Data records:
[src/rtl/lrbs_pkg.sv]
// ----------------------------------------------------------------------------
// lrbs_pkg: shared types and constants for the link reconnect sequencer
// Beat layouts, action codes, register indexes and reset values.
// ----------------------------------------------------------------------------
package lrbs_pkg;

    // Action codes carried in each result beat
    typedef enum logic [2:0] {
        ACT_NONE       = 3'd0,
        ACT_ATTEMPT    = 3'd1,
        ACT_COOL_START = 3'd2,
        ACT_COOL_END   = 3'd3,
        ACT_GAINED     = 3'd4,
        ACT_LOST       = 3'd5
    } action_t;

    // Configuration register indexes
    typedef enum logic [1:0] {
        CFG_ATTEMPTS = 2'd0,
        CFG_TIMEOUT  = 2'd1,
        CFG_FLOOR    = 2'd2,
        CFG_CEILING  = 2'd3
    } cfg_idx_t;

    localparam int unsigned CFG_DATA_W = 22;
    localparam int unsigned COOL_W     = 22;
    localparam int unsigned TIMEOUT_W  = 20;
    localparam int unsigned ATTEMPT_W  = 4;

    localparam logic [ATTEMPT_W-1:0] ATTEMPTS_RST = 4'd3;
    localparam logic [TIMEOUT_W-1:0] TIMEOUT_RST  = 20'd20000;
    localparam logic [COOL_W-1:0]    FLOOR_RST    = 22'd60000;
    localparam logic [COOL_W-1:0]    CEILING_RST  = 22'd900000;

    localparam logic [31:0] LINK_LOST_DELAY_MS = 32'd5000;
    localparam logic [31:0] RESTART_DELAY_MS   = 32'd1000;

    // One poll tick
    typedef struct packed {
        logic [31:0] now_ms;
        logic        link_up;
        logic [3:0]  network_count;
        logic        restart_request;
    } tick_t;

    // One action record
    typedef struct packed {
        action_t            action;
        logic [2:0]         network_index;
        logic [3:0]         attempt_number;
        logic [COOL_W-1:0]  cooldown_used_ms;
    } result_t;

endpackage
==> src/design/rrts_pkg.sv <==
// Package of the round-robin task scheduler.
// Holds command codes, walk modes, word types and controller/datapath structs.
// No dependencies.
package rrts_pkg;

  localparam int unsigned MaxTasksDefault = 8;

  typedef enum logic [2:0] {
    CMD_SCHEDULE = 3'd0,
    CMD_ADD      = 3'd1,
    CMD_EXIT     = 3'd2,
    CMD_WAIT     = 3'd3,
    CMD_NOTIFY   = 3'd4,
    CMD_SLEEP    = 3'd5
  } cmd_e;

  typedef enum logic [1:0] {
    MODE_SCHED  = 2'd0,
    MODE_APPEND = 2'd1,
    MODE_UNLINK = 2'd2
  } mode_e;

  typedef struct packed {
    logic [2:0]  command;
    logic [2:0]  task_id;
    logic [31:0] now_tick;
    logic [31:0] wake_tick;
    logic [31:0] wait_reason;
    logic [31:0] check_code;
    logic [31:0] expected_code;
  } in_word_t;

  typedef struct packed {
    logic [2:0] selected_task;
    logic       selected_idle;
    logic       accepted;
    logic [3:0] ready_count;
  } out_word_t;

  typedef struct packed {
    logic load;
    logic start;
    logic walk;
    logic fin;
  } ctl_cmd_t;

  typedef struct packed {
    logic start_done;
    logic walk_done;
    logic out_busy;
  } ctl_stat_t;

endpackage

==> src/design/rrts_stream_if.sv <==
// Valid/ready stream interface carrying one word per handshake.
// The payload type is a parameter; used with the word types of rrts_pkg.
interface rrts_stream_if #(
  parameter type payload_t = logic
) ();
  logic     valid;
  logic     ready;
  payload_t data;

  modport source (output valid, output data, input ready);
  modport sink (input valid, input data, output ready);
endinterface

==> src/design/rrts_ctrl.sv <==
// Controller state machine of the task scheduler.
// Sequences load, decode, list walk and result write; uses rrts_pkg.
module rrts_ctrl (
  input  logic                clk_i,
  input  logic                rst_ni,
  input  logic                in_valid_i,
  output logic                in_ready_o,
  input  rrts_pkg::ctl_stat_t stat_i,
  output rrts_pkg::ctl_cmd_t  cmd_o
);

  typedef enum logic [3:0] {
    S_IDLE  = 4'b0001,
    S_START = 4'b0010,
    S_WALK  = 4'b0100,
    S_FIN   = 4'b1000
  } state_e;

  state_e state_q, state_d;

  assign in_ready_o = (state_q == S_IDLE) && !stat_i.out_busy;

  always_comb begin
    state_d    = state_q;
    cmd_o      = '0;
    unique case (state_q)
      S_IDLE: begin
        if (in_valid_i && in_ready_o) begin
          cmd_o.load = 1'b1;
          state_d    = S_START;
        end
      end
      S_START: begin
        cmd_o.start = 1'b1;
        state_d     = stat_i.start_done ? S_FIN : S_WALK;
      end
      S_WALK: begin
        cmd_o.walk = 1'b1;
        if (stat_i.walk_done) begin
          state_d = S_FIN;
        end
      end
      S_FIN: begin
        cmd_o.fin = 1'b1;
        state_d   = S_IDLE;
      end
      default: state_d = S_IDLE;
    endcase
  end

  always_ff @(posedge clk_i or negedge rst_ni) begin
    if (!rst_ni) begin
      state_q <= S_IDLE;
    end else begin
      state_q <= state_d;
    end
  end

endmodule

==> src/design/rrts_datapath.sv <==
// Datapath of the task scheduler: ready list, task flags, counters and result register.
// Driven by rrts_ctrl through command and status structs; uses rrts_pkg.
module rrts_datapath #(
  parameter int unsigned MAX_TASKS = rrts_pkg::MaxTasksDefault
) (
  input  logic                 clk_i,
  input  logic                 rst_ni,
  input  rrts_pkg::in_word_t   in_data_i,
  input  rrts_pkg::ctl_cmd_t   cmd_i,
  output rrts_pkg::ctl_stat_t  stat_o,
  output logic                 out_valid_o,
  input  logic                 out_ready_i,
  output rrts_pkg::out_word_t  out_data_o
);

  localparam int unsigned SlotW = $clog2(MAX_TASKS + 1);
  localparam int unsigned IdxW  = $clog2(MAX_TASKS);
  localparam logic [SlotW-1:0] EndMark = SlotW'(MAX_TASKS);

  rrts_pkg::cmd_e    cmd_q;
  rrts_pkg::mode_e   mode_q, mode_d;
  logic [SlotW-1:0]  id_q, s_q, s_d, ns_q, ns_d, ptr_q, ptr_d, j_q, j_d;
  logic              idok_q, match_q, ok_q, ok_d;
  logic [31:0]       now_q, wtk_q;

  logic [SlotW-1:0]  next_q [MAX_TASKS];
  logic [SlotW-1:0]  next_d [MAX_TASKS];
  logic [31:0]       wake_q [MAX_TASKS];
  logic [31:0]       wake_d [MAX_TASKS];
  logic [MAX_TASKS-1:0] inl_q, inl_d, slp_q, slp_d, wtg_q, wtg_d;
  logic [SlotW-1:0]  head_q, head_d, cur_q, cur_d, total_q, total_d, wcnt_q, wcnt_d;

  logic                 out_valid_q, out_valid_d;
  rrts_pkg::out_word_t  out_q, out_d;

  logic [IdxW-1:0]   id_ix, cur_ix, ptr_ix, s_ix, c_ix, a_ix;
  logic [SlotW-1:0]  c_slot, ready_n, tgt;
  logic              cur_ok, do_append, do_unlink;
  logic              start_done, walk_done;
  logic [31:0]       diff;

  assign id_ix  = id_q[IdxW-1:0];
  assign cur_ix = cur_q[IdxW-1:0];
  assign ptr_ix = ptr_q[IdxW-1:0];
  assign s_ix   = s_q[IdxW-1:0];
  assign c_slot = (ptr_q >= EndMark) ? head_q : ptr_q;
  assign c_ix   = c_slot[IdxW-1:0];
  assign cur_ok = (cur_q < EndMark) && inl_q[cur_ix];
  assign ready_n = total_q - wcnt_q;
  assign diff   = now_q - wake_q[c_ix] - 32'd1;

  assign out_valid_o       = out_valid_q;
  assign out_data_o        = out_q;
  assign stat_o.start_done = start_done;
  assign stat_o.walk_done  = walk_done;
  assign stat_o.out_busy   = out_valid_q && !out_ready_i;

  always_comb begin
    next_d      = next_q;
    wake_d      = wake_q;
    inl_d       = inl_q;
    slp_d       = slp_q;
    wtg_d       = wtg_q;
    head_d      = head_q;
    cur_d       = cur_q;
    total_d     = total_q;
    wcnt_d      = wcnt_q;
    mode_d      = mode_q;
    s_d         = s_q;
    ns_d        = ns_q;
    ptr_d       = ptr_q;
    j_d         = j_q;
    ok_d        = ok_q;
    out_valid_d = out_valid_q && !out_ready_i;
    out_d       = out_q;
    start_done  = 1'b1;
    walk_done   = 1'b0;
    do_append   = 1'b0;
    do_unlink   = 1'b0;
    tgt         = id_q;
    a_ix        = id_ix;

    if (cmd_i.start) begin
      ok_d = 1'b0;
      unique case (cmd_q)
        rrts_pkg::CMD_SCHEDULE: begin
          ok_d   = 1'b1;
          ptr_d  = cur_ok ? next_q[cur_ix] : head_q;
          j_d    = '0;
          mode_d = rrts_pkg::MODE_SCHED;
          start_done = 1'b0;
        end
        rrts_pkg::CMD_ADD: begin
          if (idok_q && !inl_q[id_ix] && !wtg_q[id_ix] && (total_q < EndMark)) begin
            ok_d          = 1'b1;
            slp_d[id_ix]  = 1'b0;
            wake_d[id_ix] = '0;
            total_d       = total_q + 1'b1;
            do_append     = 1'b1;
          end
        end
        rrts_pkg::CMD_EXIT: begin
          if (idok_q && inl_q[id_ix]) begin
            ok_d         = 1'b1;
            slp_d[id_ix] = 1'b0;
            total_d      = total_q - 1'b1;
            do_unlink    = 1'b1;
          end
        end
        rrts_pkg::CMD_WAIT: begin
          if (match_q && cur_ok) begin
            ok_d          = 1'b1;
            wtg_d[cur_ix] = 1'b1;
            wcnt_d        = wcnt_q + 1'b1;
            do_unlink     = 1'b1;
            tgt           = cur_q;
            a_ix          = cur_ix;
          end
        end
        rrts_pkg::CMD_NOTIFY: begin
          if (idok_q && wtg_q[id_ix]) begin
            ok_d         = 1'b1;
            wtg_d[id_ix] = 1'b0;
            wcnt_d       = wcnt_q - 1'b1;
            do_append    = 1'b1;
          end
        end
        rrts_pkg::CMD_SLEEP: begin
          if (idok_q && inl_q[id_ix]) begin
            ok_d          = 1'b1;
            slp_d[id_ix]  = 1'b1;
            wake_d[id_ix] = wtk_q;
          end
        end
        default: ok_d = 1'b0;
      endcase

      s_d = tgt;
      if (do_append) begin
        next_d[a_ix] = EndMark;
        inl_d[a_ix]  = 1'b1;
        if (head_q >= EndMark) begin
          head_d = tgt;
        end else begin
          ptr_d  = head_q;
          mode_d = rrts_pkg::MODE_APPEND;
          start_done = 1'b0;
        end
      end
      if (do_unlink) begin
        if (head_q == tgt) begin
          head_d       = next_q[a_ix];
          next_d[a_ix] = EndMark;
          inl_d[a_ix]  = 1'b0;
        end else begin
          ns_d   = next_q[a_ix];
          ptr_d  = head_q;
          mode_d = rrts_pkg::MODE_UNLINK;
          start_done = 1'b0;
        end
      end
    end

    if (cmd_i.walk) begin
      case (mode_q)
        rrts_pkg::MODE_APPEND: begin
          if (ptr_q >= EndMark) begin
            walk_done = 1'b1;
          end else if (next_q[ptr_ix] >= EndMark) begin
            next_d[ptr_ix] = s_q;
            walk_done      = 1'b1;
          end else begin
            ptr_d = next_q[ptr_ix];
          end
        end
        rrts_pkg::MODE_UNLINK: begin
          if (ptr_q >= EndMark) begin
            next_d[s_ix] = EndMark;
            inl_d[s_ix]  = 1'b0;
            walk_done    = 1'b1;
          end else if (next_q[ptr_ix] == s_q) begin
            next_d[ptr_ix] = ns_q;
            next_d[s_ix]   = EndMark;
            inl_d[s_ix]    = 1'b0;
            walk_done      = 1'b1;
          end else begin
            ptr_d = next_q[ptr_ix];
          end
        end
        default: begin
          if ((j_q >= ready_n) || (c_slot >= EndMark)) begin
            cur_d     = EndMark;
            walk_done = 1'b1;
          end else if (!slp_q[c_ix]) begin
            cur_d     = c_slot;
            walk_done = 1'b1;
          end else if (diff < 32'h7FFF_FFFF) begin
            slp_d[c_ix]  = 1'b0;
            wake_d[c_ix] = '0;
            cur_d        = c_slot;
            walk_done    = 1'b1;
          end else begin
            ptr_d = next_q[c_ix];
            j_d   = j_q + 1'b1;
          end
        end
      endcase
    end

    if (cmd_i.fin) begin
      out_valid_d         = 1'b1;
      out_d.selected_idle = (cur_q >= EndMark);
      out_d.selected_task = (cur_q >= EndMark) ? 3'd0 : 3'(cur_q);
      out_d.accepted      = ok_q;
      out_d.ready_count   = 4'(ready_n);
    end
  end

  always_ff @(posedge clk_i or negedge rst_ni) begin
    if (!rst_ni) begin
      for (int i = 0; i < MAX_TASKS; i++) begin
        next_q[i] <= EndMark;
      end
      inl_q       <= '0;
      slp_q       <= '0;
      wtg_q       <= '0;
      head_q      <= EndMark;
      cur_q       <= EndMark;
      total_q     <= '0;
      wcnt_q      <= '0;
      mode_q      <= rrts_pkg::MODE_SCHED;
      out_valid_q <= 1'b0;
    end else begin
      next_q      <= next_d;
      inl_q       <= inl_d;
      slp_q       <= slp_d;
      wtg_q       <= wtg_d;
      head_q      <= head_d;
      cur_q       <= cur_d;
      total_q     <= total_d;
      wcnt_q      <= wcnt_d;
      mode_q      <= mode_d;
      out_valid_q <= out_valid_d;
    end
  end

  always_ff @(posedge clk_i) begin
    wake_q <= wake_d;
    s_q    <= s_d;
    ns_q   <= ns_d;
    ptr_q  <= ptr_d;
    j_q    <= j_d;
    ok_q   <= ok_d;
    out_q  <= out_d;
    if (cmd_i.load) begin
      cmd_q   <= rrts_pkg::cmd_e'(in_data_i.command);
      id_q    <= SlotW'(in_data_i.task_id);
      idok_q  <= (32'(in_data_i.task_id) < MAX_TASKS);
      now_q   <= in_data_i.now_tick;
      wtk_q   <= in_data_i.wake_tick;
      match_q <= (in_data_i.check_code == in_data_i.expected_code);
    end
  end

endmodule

_Task to complete_:
Please return exactly the lines from the opening line of the data above through the line with "localparam logic [31:0] LINK_LOST_DELAY_MS", both included and nothing else.

_Problem solution_:
[src/rtl/lrbs_pkg.sv]
// ----------------------------------------------------------------------------
// lrbs_pkg: shared types and constants for the link reconnect sequencer
// Beat layouts, action codes, register indexes and reset values.
// ----------------------------------------------------------------------------
package lrbs_pkg;

    // Action codes carried in each result beat
    typedef enum logic [2:0] {
        ACT_NONE       = 3'd0,
        ACT_ATTEMPT    = 3'd1,
        ACT_COOL_START = 3'd2,
        ACT_COOL_END   = 3'd3,
        ACT_GAINED     = 3'd4,
        ACT_LOST       = 3'd5
    } action_t;

    // Configuration register indexes
    typedef enum logic [1:0] {
        CFG_ATTEMPTS = 2'd0,
        CFG_TIMEOUT  = 2'd1,
        CFG_FLOOR    = 2'd2,
        CFG_CEILING  = 2'd3
    } cfg_idx_t;

    localparam int unsigned CFG_DATA_W = 22;
    localparam int unsigned COOL_W     = 22;
    localparam int unsigned TIMEOUT_W  = 20;
    localparam int unsigned ATTEMPT_W  = 4;

    localparam logic [ATTEMPT_W-1:0] ATTEMPTS_RST = 4'd3;
    localparam logic [TIMEOUT_W-1:0] TIMEOUT_RST  = 20'd20000;
    localparam logic [COOL_W-1:0]    FLOOR_RST    = 22'd60000;
    localparam logic [COOL_W-1:0]    CEILING_RST  = 22'd900000;

    localparam logic [31:0] LINK_LOST_DELAY_MS = 32'd5000;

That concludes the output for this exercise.